<<<<

<file path="src/rtl/wdm_pkg.sv">
// shared types and constants for the waveshaper distortion mix core
// no dependencies
`default_nettype none

package wdm_pkg;

    localparam int AMT_W      = 17;
    localparam int WET_W      = 16;
    localparam int GAIN_W     = 32;
    localparam int GAIN_FRAC  = 16;
    localparam int MIX_SHIFT  = 15;

    localparam logic signed [AMT_W-1:0] AMT_LO = -17'sd32768;
    localparam logic signed [AMT_W-1:0] AMT_HI = 17'sd32768;
    localparam logic [WET_W-1:0]        WET_MAX = 16'h8000;

    // gain register holds 1 + k in q16.16
    localparam logic [GAIN_W-1:0] GAIN_UNITY   = 32'h0001_0000;
    localparam logic [GAIN_W-1:0] GAIN_AT_FULL = 32'd13172736;

    // serial gain divider: 34-bit dividend, one quotient bit per cycle
    localparam int KGEN_STEPS = 34;
    localparam int KGEN_CNT_W = $clog2(KGEN_STEPS + 1);

    typedef enum logic [0:0] {
        REG_SHAPING = 1'b0,
        REG_WET     = 1'b1
    } cfg_reg_t;

    typedef struct packed {
        logic              busy;
        logic [GAIN_W-1:0] gain;
    } kgen_status_t;

endpackage

`default_nettype wire

</file>
<file path="src/rtl/wdm_kgen.sv">
// serial restoring divider deriving the shaping gain 1 + 2a/(1-a) in q16.16
// depends on wdm_pkg
`default_nettype none

module wdm_kgen (
    input  wire logic                               clk,
    input  wire logic                               rst_n,
    input  wire logic                               load,
    input  wire logic signed [wdm_pkg::AMT_W-1:0]   amount,
    output wdm_pkg::kgen_status_t                   status
);

    localparam int DEN_W = 17;
    localparam int DVD_W = wdm_pkg::KGEN_STEPS;

    logic                              busy_reg, busy_next;
    logic [wdm_pkg::KGEN_CNT_W-1:0]    cnt_reg, cnt_next;
    logic [DEN_W-1:0]                  rem_reg, rem_next;
    logic [DVD_W-1:0]                  quo_reg, quo_next;
    logic [DEN_W-1:0]                  den_reg, den_next;
    logic                              neg_reg, neg_next;
    logic                              special_reg, special_next;
    logic [wdm_pkg::GAIN_W-1:0]        gain_reg, gain_next;

    logic [DEN_W:0]                    den_wide;
    logic [DEN_W-1:0]                  amt_abs;
    logic [DVD_W-1:0]                  dividend;
    logic [DEN_W:0]                    rem_trial;
    logic                              rem_ge;
    logic [DVD_W-1:0]                  gain_full;

    always_comb
    begin
        // d = 1 - a scaled to q2.15, n = |2a| in q3.31 plus d/2 for rounding
        den_wide  = 18'sd32768 - (DEN_W+1)'(amount);
        amt_abs   = amount[wdm_pkg::AMT_W-1] ? DEN_W'(-amount) : DEN_W'(amount);
        dividend  = DVD_W'({amt_abs[15:0], 17'b0}) + DVD_W'(den_wide[DEN_W-1:1]);
        rem_trial = {rem_reg, quo_reg[DVD_W-1]};
        rem_ge    = rem_trial >= {1'b0, den_reg};
        gain_full = neg_reg ? (DVD_W'(wdm_pkg::GAIN_UNITY) - quo_reg)
                            : (DVD_W'(wdm_pkg::GAIN_UNITY) + quo_reg);
    end

    always_comb
    begin
        busy_next    = busy_reg;
        cnt_next     = cnt_reg;
        rem_next     = rem_reg;
        quo_next     = quo_reg;
        den_next     = den_reg;
        neg_next     = neg_reg;
        special_next = special_reg;
        gain_next    = gain_reg;
        if (load)
        begin
            busy_next    = 1'b1;
            cnt_next     = wdm_pkg::KGEN_CNT_W'(wdm_pkg::KGEN_STEPS);
            rem_next     = '0;
            quo_next     = dividend;
            den_next     = den_wide[DEN_W-1:0];
            neg_next     = amount[wdm_pkg::AMT_W-1];
            special_next = (amount == wdm_pkg::AMT_HI);
        end
        else if (busy_reg)
        begin
            if (cnt_reg != '0)
            begin
                rem_next = rem_ge ? DEN_W'(rem_trial - {1'b0, den_reg})
                                  : rem_trial[DEN_W-1:0];
                quo_next = {quo_reg[DVD_W-2:0], rem_ge};
                cnt_next = cnt_reg - 1'b1;
            end
            else
            begin
                gain_next = special_reg ? wdm_pkg::GAIN_AT_FULL
                                        : gain_full[wdm_pkg::GAIN_W-1:0];
                busy_next = 1'b0;
            end
        end
    end

    always_ff @(posedge clk or negedge rst_n)
    begin
        if (!rst_n)
        begin
            busy_reg <= 1'b0;
            cnt_reg  <= '0;
            gain_reg <= wdm_pkg::GAIN_UNITY;
        end
        else
        begin
            busy_reg <= busy_next;
            cnt_reg  <= cnt_next;
            gain_reg <= gain_next;
        end
    end

    always_ff @(posedge clk)
    begin
        rem_reg     <= rem_next;
        quo_reg     <= quo_next;
        den_reg     <= den_next;
        neg_reg     <= neg_next;
        special_reg <= special_next;
    end

    assign status.busy = busy_reg;
    assign status.gain = gain_reg;

endmodule

`default_nettype wire

</file>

>>>>

## ASSIGNMENT
All the entries above need to be reproduced exactly.

## WRITTEN RESPONSE
<file path="src/rtl/wdm_pkg.sv">
// shared types and constants for the waveshaper distortion mix core
// no dependencies
`default_nettype none

package wdm_pkg;

    localparam int AMT_W      = 17;
    localparam int WET_W      = 16;
    localparam int GAIN_W     = 32;
    localparam int GAIN_FRAC  = 16;
    localparam int MIX_SHIFT  = 15;

    localparam logic signed [AMT_W-1:0] AMT_LO = -17'sd32768;
    localparam logic signed [AMT_W-1:0] AMT_HI = 17'sd32768;
    localparam logic [WET_W-1:0]        WET_MAX = 16'h8000;

    // gain register holds 1 + k in q16.16
    localparam logic [GAIN_W-1:0] GAIN_UNITY   = 32'h0001_0000;
    localparam logic [GAIN_W-1:0] GAIN_AT_FULL = 32'd13172736;

    // serial gain divider: 34-bit dividend, one quotient bit per cycle
    localparam int KGEN_STEPS = 34;
    localparam int KGEN_CNT_W = $clog2(KGEN_STEPS + 1);

    typedef enum logic [0:0] {
        REG_SHAPING = 1'b0,
        REG_WET     = 1'b1
    } cfg_reg_t;

    typedef struct packed {
        logic              busy;
        logic [GAIN_W-1:0] gain;
    } kgen_status_t;

endpackage

`default_nettype wire

</file>
<file path="src/rtl/wdm_kgen.sv">
// serial restoring divider deriving the shaping gain 1 + 2a/(1-a) in q16.16
// depends on wdm_pkg
`default_nettype none

module wdm_kgen (
    input  wire logic                               clk,
    input  wire logic                               rst_n,
    input  wire logic                               load,
    input  wire logic signed [wdm_pkg::AMT_W-1:0]   amount,
    output wdm_pkg::kgen_status_t                   status
);

    localparam int DEN_W = 17;
    localparam int DVD_W = wdm_pkg::KGEN_STEPS;

    logic                              busy_reg, busy_next;
    logic [wdm_pkg::KGEN_CNT_W-1:0]    cnt_reg, cnt_next;
    logic [DEN_W-1:0]                  rem_reg, rem_next;
    logic [DVD_W-1:0]                  quo_reg, quo_next;
    logic [DEN_W-1:0]                  den_reg, den_next;
    logic                              neg_reg, neg_next;
    logic                              special_reg, special_next;
    logic [wdm_pkg::GAIN_W-1:0]        gain_reg, gain_next;

    logic [DEN_W:0]                    den_wide;
    logic [DEN_W-1:0]                  amt_abs;
    logic [DVD_W-1:0]                  dividend;
    logic [DEN_W:0]                    rem_trial;
    logic                              rem_ge;
    logic [DVD_W-1:0]                  gain_full;

    always_comb
    begin
        // d = 1 - a scaled to q2.15, n = |2a| in q3.31 plus d/2 for rounding
        den_wide  = 18'sd32768 - (DEN_W+1)'(amount);
        amt_abs   = amount[wdm_pkg::AMT_W-1] ? DEN_W'(-amount) : DEN_W'(amount);
        dividend  = DVD_W'({amt_abs[15:0], 17'b0}) + DVD_W'(den_wide[DEN_W-1:1]);
        rem_trial = {rem_reg, quo_reg[DVD_W-1]};
        rem_ge    = rem_trial >= {1'b0, den_reg};
        gain_full = neg_reg ? (DVD_W'(wdm_pkg::GAIN_UNITY) - quo_reg)
                            : (DVD_W'(wdm_pkg::GAIN_UNITY) + quo_reg);
    end

    always_comb
    begin
        busy_next    = busy_reg;
        cnt_next     = cnt_reg;
        rem_next     = rem_reg;
        quo_next     = quo_reg;
        den_next     = den_reg;
        neg_next     = neg_reg;
        special_next = special_reg;
        gain_next    = gain_reg;
        if (load)
        begin
            busy_next    = 1'b1;
            cnt_next     = wdm_pkg::KGEN_CNT_W'(wdm_pkg::KGEN_STEPS);
            rem_next     = '0;
            quo_next     = dividend;
            den_next     = den_wide[DEN_W-1:0];
            neg_next     = amount[wdm_pkg::AMT_W-1];
            special_next = (amount == wdm_pkg::AMT_HI);
        end
        else if (busy_reg)
        begin
            if (cnt_reg != '0)
            begin
                rem_next = rem_ge ? DEN_W'(rem_trial - {1'b0, den_reg})
                                  : rem_trial[DEN_W-1:0];
                quo_next = {quo_reg[DVD_W-2:0], rem_ge};
                cnt_next = cnt_reg - 1'b1;
            end
            else
            begin
                gain_next = special_reg ? wdm_pkg::GAIN_AT_FULL
                                        : gain_full[wdm_pkg::GAIN_W-1:0];
                busy_next = 1'b0;
            end
        end
    end

    always_ff @(posedge clk or negedge rst_n)
    begin
        if (!rst_n)
        begin
            busy_reg <= 1'b0;
            cnt_reg  <= '0;
            gain_reg <= wdm_pkg::GAIN_UNITY;
        end
        else
        begin
            busy_reg <= busy_next;
            cnt_reg  <= cnt_next;
            gain_reg <= gain_next;
        end
    end

    always_ff @(posedge clk)
    begin
        rem_reg     <= rem_next;
        quo_reg     <= quo_next;
        den_reg     <= den_next;
        neg_reg     <= neg_next;
        special_reg <= special_next;
    end

    assign status.busy = busy_reg;
    assign status.gain = gain_reg;

endmodule

`default_nettype wire

</file>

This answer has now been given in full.